Collected data entries
----------

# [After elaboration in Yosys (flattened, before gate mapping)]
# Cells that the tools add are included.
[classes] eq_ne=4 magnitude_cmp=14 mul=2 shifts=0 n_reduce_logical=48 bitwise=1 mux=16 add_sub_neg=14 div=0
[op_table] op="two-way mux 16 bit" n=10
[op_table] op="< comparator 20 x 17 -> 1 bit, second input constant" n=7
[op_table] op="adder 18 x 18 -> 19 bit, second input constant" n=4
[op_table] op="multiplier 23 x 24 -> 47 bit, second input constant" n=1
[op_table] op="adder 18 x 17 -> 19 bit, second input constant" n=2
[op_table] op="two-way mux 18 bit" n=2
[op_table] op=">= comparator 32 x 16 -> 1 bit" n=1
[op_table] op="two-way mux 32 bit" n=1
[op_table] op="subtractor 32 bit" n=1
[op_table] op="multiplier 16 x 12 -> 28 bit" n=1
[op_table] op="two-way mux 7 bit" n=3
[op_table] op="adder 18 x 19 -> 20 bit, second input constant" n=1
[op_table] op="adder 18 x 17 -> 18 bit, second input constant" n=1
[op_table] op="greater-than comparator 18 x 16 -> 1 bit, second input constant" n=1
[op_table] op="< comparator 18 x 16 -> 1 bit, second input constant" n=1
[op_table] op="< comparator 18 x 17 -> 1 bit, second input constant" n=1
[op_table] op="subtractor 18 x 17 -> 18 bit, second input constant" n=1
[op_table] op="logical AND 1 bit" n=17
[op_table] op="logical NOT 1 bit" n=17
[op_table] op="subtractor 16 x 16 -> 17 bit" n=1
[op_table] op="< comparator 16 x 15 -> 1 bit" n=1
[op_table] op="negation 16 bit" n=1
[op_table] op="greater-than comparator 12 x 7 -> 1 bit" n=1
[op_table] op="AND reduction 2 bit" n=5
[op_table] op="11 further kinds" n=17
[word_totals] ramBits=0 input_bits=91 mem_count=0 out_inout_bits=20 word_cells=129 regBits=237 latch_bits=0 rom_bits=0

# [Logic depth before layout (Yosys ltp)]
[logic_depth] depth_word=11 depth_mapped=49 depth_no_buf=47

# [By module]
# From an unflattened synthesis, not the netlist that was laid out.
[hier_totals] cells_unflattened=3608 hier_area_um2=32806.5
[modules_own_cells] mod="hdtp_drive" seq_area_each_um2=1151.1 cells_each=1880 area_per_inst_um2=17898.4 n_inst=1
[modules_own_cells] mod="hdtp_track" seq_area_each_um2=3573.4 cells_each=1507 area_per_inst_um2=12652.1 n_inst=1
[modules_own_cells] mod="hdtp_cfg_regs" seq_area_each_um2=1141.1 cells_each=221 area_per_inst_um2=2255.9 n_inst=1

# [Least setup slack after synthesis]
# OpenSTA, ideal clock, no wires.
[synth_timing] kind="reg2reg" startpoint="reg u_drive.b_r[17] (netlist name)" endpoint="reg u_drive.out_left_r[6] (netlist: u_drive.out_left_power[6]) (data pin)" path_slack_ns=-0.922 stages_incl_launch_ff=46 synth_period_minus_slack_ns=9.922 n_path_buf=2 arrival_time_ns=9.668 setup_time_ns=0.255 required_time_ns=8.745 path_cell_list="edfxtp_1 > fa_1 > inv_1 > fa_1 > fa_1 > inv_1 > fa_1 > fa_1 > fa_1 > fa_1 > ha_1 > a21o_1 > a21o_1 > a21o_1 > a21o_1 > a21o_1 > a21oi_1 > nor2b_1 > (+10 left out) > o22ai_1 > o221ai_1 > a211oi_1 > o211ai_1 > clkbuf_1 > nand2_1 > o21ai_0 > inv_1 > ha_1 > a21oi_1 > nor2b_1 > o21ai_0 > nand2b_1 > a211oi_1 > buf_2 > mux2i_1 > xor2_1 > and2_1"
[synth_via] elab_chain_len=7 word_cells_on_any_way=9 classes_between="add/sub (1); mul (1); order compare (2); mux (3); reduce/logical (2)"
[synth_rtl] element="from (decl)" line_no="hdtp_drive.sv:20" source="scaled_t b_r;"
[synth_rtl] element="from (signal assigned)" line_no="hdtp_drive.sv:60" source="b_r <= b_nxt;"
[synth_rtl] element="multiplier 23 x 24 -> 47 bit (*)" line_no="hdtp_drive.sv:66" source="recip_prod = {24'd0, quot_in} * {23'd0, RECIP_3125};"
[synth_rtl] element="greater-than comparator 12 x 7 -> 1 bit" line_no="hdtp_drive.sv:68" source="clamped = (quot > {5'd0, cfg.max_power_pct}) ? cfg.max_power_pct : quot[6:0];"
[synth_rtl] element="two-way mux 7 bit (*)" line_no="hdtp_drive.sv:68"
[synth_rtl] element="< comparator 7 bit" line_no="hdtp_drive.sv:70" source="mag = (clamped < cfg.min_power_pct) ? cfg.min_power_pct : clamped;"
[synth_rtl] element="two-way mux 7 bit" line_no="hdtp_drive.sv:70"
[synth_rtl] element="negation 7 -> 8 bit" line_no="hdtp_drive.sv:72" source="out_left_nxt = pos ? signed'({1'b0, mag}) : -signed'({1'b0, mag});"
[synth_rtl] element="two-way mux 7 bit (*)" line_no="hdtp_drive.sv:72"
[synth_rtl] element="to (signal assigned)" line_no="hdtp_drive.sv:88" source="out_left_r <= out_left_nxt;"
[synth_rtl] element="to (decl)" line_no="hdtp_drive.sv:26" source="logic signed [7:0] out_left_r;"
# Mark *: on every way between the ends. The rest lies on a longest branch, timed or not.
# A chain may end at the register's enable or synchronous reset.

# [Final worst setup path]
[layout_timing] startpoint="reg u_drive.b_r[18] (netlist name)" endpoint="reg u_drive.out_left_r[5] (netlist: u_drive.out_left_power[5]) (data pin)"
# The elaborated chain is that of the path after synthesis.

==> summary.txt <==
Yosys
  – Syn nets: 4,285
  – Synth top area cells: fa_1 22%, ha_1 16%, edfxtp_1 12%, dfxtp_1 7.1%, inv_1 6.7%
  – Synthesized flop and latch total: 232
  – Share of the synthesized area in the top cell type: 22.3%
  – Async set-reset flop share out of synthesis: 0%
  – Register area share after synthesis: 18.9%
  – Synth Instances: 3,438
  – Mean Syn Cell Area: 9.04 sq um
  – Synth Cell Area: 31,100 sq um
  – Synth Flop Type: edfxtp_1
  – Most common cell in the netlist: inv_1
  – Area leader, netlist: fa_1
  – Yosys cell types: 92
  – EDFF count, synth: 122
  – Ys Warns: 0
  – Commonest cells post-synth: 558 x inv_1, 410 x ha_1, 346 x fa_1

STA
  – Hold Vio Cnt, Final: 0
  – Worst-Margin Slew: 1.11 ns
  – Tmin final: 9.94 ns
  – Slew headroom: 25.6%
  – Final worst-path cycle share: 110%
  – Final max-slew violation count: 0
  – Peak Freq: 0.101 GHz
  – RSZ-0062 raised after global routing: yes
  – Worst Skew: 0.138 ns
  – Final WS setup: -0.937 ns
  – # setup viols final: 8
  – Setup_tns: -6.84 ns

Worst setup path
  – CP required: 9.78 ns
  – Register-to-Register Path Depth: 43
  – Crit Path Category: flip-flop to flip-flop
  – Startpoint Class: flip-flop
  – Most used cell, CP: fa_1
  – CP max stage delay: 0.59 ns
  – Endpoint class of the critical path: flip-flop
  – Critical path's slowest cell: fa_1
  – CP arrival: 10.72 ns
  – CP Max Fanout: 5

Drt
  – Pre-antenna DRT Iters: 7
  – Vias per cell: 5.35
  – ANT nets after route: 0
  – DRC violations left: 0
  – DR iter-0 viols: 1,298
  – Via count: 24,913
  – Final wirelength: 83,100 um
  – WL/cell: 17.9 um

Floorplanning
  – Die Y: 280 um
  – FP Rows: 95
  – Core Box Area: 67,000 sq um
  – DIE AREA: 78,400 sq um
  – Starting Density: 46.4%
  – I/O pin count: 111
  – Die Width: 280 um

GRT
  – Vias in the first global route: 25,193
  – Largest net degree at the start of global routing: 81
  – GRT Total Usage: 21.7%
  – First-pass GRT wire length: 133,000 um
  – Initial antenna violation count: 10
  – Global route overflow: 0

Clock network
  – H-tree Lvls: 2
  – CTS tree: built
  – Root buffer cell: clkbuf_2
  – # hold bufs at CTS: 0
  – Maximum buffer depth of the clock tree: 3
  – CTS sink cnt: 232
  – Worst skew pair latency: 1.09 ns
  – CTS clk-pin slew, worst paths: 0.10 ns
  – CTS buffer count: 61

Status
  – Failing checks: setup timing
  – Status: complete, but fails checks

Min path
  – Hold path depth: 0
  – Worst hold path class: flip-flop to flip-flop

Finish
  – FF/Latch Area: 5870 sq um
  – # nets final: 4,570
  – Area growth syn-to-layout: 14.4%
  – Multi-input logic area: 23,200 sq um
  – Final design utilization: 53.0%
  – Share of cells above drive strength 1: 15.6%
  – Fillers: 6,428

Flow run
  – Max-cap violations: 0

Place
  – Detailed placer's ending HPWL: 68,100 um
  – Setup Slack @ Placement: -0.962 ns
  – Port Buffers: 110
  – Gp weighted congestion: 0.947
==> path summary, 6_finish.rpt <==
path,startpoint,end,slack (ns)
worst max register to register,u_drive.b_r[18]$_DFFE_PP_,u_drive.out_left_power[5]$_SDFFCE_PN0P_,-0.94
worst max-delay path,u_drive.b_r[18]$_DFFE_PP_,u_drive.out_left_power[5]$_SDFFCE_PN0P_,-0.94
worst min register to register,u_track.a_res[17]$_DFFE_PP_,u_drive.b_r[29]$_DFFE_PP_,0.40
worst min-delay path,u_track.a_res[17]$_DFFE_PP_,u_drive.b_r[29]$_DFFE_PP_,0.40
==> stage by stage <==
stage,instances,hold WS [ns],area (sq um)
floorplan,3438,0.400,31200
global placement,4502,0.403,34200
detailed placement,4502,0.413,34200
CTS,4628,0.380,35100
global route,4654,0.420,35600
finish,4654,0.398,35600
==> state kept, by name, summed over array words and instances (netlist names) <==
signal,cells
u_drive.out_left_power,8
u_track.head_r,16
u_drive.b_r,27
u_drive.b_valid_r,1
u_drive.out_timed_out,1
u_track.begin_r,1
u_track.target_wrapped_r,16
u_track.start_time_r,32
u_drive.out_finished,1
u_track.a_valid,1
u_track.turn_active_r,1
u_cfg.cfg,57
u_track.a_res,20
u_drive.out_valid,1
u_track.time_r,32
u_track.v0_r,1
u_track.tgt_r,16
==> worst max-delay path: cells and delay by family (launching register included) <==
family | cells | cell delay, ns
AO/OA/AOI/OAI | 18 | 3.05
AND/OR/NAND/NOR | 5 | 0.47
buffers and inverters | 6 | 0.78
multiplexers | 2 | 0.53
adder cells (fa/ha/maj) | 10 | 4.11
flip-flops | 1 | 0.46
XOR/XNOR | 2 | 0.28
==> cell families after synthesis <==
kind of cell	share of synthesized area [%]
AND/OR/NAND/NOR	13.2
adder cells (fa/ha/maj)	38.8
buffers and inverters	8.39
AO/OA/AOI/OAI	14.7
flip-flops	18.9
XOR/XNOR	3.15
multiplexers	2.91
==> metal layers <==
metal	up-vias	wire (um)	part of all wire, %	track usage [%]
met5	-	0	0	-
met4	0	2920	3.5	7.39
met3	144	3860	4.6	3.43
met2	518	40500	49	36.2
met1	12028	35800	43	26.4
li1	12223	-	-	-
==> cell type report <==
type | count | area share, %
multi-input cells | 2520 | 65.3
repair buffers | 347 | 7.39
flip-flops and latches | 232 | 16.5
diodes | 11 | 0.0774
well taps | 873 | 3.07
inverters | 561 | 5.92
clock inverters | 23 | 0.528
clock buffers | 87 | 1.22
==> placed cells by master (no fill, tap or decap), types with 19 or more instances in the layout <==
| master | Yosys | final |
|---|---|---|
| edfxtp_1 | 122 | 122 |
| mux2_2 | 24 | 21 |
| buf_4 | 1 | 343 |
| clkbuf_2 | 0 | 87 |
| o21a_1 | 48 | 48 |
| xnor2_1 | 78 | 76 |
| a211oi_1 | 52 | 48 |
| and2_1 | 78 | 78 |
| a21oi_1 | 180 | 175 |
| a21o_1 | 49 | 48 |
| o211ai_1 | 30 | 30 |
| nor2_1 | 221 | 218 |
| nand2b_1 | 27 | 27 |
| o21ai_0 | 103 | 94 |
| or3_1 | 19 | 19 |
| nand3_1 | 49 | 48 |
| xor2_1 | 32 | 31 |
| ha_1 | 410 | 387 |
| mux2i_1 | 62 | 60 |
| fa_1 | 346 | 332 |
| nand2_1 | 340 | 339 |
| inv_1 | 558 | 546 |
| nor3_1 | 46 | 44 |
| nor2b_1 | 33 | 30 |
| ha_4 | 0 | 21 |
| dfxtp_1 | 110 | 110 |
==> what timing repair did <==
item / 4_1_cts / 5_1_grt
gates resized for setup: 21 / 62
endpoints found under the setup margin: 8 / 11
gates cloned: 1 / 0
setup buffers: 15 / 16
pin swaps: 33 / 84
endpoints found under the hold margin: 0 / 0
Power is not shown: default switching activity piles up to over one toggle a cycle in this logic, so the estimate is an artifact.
### src/sv/rsdz_pkg.sv
// Package for the radial stick dead zone block: widths and constants, among them
// the root and divider bit widths that set how deep each of those pipelines is.
`default_nettype none
package rsdz_pkg;
  localparam int unsigned FULL_SCALE = 32767;
  localparam logic [14:0] RESET_LEFT_DZ = 15'd7849;
  localparam logic [14:0] RESET_RIGHT_DZ = 15'd8689;
  localparam logic CFG_LEFT = 1'b0;
  localparam logic CFG_RIGHT = 1'b1;
  // Restoring divider: 31-bit dividend, 16-bit divisor, 31-bit quotient.
  localparam int unsigned DIV_N = 31;
  localparam int unsigned SQRT_BITS = 16;
  // Side data beside the root: |x|, |y|, two signs and the dead zone.
  localparam int unsigned SQ_SIDE_W = 16 + 16 + 2 + 15;
  // Side data beside a divider: magnitude, |x|, |y|, signs, dead, full.
  localparam int unsigned DIV_SIDE_W = 16 + 16 + 16 + 2 + 2;
endpackage
`default_nettype wire

### src/sv/rsdz_div.sv
// Pipelined restoring divider of a 31-bit dividend by a 16-bit divisor.
// Depends on rsdz_pkg. Side data travels alongside as an opaque vector.
`default_nettype none
module rsdz_div import rsdz_pkg::*; (
  input  wire logic                  clk,
  input  wire logic                  rst,
  input  wire logic                  en,
  input  wire logic                  in_valid,
  input  wire logic [DIV_N-1:0]      in_num,
  input  wire logic [15:0]           in_den,
  input  wire logic [DIV_SIDE_W-1:0] in_side,
  output logic                       out_valid,
  output logic [DIV_N-1:0]           out_quot,
  output logic [DIV_SIDE_W-1:0]      out_side
);
  logic [DIV_N:0]          vld;
  logic [16:0]             rem  [DIV_N+1];
  logic [DIV_N-1:0]        num  [DIV_N+1];
  logic [15:0]             den  [DIV_N+1];
  logic [DIV_SIDE_W-1:0]   side [DIV_N+1];

  always_comb begin
    vld[0]  = in_valid;
    rem[0]  = '0;
    num[0]  = in_num;
    den[0]  = in_den;
    side[0] = in_side;
  end

  for (genvar i = 0; i < DIV_N; i++) begin : g_stage
    logic [16:0] shifted;
    logic [17:0] diff;
    always_comb begin
      shifted = {rem[i][15:0], num[i][DIV_N-1]};
      diff    = {1'b0, shifted} - {2'b00, den[i]};
    end
    always_ff @(posedge clk) begin
      if (rst) begin
        vld[i+1] <= 1'b0;
      end else if (en) begin
        vld[i+1] <= vld[i];
      end
      if (en) begin
        den[i+1]  <= den[i];
        side[i+1] <= side[i];
        if (!diff[17]) begin
          rem[i+1] <= diff[16:0];
          num[i+1] <= {num[i][DIV_N-2:0], 1'b1};
        end else begin
          rem[i+1] <= shifted;
          num[i+1] <= {num[i][DIV_N-2:0], 1'b0};
        end
      end
    end
  end

  assign out_valid = vld[DIV_N];
  assign out_quot  = num[DIV_N];
  assign out_side  = side[DIV_N];
endmodule
`default_nettype wire
**src/sv/rsdz_pkg.sv**
```systemverilog
// Package for the radial stick dead zone block: widths and constants, among them
// the root and divider bit widths that set how deep each of those pipelines is.
`default_nettype none
package rsdz_pkg;
  localparam int unsigned FULL_SCALE = 32767;
  localparam logic [14:0] RESET_LEFT_DZ = 15'd7849;
  localparam logic [14:0] RESET_RIGHT_DZ = 15'd8689;
  localparam logic CFG_LEFT = 1'b0;
  localparam logic CFG_RIGHT = 1'b1;
  // Restoring divider: 31-bit dividend, 16-bit divisor, 31-bit quotient.
  localparam int unsigned DIV_N = 31;
  localparam int unsigned SQRT_BITS = 16;
  // Side data beside the root: |x|, |y|, two signs and the dead zone.
  localparam int unsigned SQ_SIDE_W = 16 + 16 + 2 + 15;
  // Side data beside a divider: magnitude, |x|, |y|, signs, dead, full.
  localparam int unsigned DIV_SIDE_W = 16 + 16 + 16 + 2 + 2;
endpackage
`default_nettype wire

```
**src/sv/rsdz_isqrt.sv**
```systemverilog
// Pipelined integer square root, one result bit per stage.
// Depends on rsdz_pkg. Side data travels alongside as an opaque vector.
`default_nettype none
module rsdz_isqrt import rsdz_pkg::*; (
  input  wire logic                 clk,
  input  wire logic                 rst,
  input  wire logic                 en,
  input  wire logic                 in_valid,
  input  wire logic [31:0]          in_value,
  input  wire logic [SQ_SIDE_W-1:0] in_side,
  output logic                      out_valid,
  output logic [15:0]               out_root,
  output logic [SQ_SIDE_W-1:0]      out_side
);
  logic [SQRT_BITS:0]   vld;
  logic [33:0]          rem  [SQRT_BITS+1];
  logic [15:0]          root [SQRT_BITS+1];
  logic [31:0]          val  [SQRT_BITS+1];
  logic [SQ_SIDE_W-1:0] side [SQRT_BITS+1];

  always_comb begin
    vld[0]  = in_valid;
    rem[0]  = '0;
    root[0] = '0;
    val[0]  = in_value;
    side[0] = in_side;
  end

  for (genvar i = 0; i < SQRT_BITS; i++) begin : g_stage
    logic [33:0] trial;
    logic [33:0] shifted;
    always_comb begin
      shifted = {rem[i][31:0], val[i][31:30]};
      trial   = shifted - {16'd0, root[i], 2'b01};
    end
    always_ff @(posedge clk) begin
      if (rst) begin
        vld[i+1] <= 1'b0;
      end else if (en) begin
        vld[i+1] <= vld[i];
      end
      if (en) begin
        val[i+1]  <= {val[i][29:0], 2'b00};
        side[i+1] <= side[i];
        if (!trial[33]) begin
          rem[i+1]  <= trial;
          root[i+1] <= {root[i][14:0], 1'b1};
        end else begin
          rem[i+1]  <= shifted;
          root[i+1] <= {root[i][14:0], 1'b0};
        end
      end
    end
  end

  assign out_valid = vld[SQRT_BITS];
  assign out_root  = root[SQRT_BITS];
  assign out_side  = side[SQRT_BITS];
endmodule
`default_nettype wire

```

----------

PROBLEM TO WORK ON ->
Start with the line above that contains "worst max register" and end with the line that contains "detailed placement,4502,0.413,34200". Write out those lines exactly, and only those.

RESPONSE AREA ->
worst max register to register,u_drive.b_r[18]$_DFFE_PP_,u_drive.out_left_power[5]$_SDFFCE_PN0P_,-0.94
worst max-delay path,u_drive.b_r[18]$_DFFE_PP_,u_drive.out_left_power[5]$_SDFFCE_PN0P_,-0.94
worst min register to register,u_track.a_res[17]$_DFFE_PP_,u_drive.b_r[29]$_DFFE_PP_,0.40
worst min-delay path,u_track.a_res[17]$_DFFE_PP_,u_drive.b_r[29]$_DFFE_PP_,0.40
==> stage by stage <==
stage,instances,hold WS [ns],area (sq um)
floorplan,3438,0.400,31200
global placement,4502,0.403,34200
detailed placement,4502,0.413,34200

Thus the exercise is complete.